Tevfik Altindag

Personal information
- Date of birth: 26 October 1988 (age 37)
- Place of birth: Böblingen, West Germany
- Height: 1.80 m (5 ft 11 in)
- Position: Attacking midfielder

Team information
- Current team: Türkspor Neckarsulm
- Number: 20

Youth career
- 2002–2006: SV Böblingen
- 2006–2007: SSV Reutlingen

Senior career*
- Years: Team / Apps / (Gls)
- 2007–2009: Ankaragücü / 8 / (1)
- 2009–2010: Sivasspor / 1 / (0)
- 2010: → Kocaelispor (loan) / 8 / (0)
- 2010–2011: Eyüpspor / 14 / (0)
- 2011–2012: FSV Frankfurt II / 11 / (1)
- 2012–2013: Reutlingen 05 / 32 / (10)
- 2013–2014: SGV Freiberg / 29 / (6)
- 2014–2018: Adanaspor / 110 / (10)
- 2018–2019: Altay / 13 / (0)
- 2019: Giresunspor / 15 / (1)
- 2019–2020: Adana Demirspor / 18 / (0)
- 2020–2021: Adanaspor / 8 / (2)
- 2021: Ankaraspor / 8 / (0)
- 2021–: Türkspor Neckarsulm

= Tevfik Altındağ =

German footballer

Tevfik Altındağ (born 26 October 1988) is a German footballer who plays as a midfielder for the amateur side Türkspor Neckarsulm.

==Career==
Born in Böblingen, West Germany, Altındağ began his career with SV Böblingen.
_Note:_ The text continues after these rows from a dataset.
$ cat config.mk
export PLATFORM = sky130hd
export DESIGN_NAME = burst_pin_gen
export DESIGN_NICKNAME = d
export VERILOG_FILES = /design/src/rtl/burst_pkg.sv /design/src/rtl/burst_datapath.sv /design/src/rtl/burst_ctrl.sv /design/src/rtl/burst_pin_gen.sv
export SDC_FILE = /design/constraint.sdc
export NUM_CORES = 1
export LEC_CHECK = 0
export BUFFER_PORTS_ARGS = -buffer_cell sky130_fd_sc_hd__buf_2
export CAP_MARGIN = 20
export CORE_UTILIZATION = 63
export DETAILED_ROUTE_END_ITERATION = 16
export GPL_TIMING_DRIVEN = 1
export PLACE_DENSITY_LB_ADDON = 0.3
export SLEW_MARGIN = 20
export SYNTH_ARGS = -nofsm -noshare
export SYNTH_HDL_FRONTEND = slang
export SYNTH_SLANG_ARGS = --single-unit
$ cat constraint.sdc
create_clock -name clk -period 4.78 [get_ports clk]
set_input_delay 0.478 -clock clk [delete_from_list [all_inputs] [get_ports clk]]
set_output_delay 0.478 -clock clk [all_outputs]
set_load 0.05 [all_outputs]
$ cat src/rtl/burst_pkg.sv
package burst_pkg;

  typedef enum logic {
    MODE_PULSE  = 1'b0,
    MODE_TOGGLE = 1'b1
  } burst_mode_e;

  // strobes from the control to the datapath
  typedef struct packed {
    logic load;  // capture settings and start from cycle 0
    logic run;   // burst in progress, advance counters
  } burst_strobe_t;

endpackage

$ cat src/rtl/burst_datapath.sv
module burst_datapath
  import burst_pkg::*;
#(
  parameter int PERIOD_W = 16,
  parameter int COUNT_W  = 32
) (
  input  logic                  clk,
  input  logic                  rstN,
  input  burst_strobe_t         strobe,
  input  logic                  modeIn,
  input  logic [2*PERIOD_W-1:0] cfgIn,
  input  logic [COUNT_W-1:0]    countIn,
  output logic                  intervalEnd,
  output logic                  lastInterval,
  output logic                  pinLevel
);

  localparam int PH_W = PERIOD_W + 1;
  localparam logic [PH_W-1:0] FULL_LEN = PH_W'(1) << PERIOD_W;

  burst_mode_e          modeQ;
  logic [PERIOD_W-1:0]  lenField;
  logic [PERIOD_W-1:0]  cmpField;
  logic [PH_W-1:0]      phase;
  logic [PH_W-1:0]      lenFull;
  logic [COUNT_W-1:0]   remaining;
  logic                 togQ;
  logic                 pulseHigh;

  // a zero field stands for the full 2^PERIOD_W range
  always_comb begin
    if (lenField == '0) lenFull = FULL_LEN;
    else                lenFull = {1'b0, lenField};
  end

  assign intervalEnd  = (phase == lenFull - PH_W'(1));
  assign lastInterval = (remaining == COUNT_W'(1));
  assign pulseHigh    = (phase < {1'b0, cmpField});

  always_ff @(posedge clk) begin
    if (!rstN) begin
      modeQ     <= MODE_PULSE;
      lenField  <= '0;
      cmpField  <= '0;
      phase     <= '0;
      remaining <= '0;
      togQ      <= 1'b0;
    end else if (strobe.load) begin
      modeQ     <= burst_mode_e'(modeIn);
      lenField  <= cfgIn[PERIOD_W-1:0];
      cmpField  <= cfgIn[2*PERIOD_W-1:PERIOD_W];
      phase     <= '0;
      remaining <= countIn;
      togQ      <= 1'b0;
    end else if (strobe.run) begin
      if (intervalEnd) begin
        phase     <= '0;
        remaining <= remaining - COUNT_W'(1);
        togQ      <= ~togQ;
      end else begin
        phase <= phase + PH_W'(1);
      end
    end
  end

  always_comb begin
    pinLevel = 1'b0;
    if (strobe.run) begin
      if (modeQ == MODE_PULSE) pinLevel = pulseHigh;
      else                     pinLevel = togQ;
    end
  end

endmodule
==> config.mk <==
export PLATFORM = sky130hd
export DESIGN_NAME = pn_sync_engine
export DESIGN_NICKNAME = d
export VERILOG_FILES = /design/src/rtl/pn_sync_pkg.sv /design/src/rtl/pn_code_gen.sv /design/src/rtl/pn_correlator.sv /design/src/rtl/sync_phase_align.sv /design/src/rtl/pn_sync_engine.sv
export SDC_FILE = /design/constraint.sdc
export NUM_CORES = 1
export LEC_CHECK = 0
export ABC_AREA = 1
export ABC_CLOCK_PERIOD_IN_PS = 1670
export BUFFER_PORTS_ARGS = -buffer_cell sky130_fd_sc_hd__buf_4
export CORE_MARGIN = 2
export CORE_UTILIZATION = 57
export DETAILED_ROUTE_END_ITERATION = 12
export GPL_TIMING_DRIVEN = 0
export PLACE_DENSITY_LB_ADDON = 0.05
export REMOVE_ABC_BUFFERS = 1
export SLEW_MARGIN = 10
export SYNTH_ARGS = -nofsm -noshare
export SYNTH_HDL_FRONTEND = slang
export SYNTH_HIERARCHICAL = 1
export SYNTH_SLANG_ARGS = --single-unit
==> constraint.sdc <==
create_clock -name clk -period 1.67 [get_ports clk]
set_input_delay 0.334 -clock clk [delete_from_list [all_inputs] [get_ports clk]]
set_output_delay 0.334 -clock clk [all_outputs]
set_load 0.01 [all_outputs]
He later joined the youth team of SSV Reutlingen and, in the summer of 2007, was scouted by Ankaragücü. On 10 November 2007 he made his debut for Ankaragücü against Gaziantepspor. He scored his only goal for the club on 30 March 2008 against Bursaspor.

After eight appearances and one goal during a one-and-a-half-year spell, he signed with Sivasspor on 14 January 2009. He made his debut on 7 February 2009 against Kocaelispor.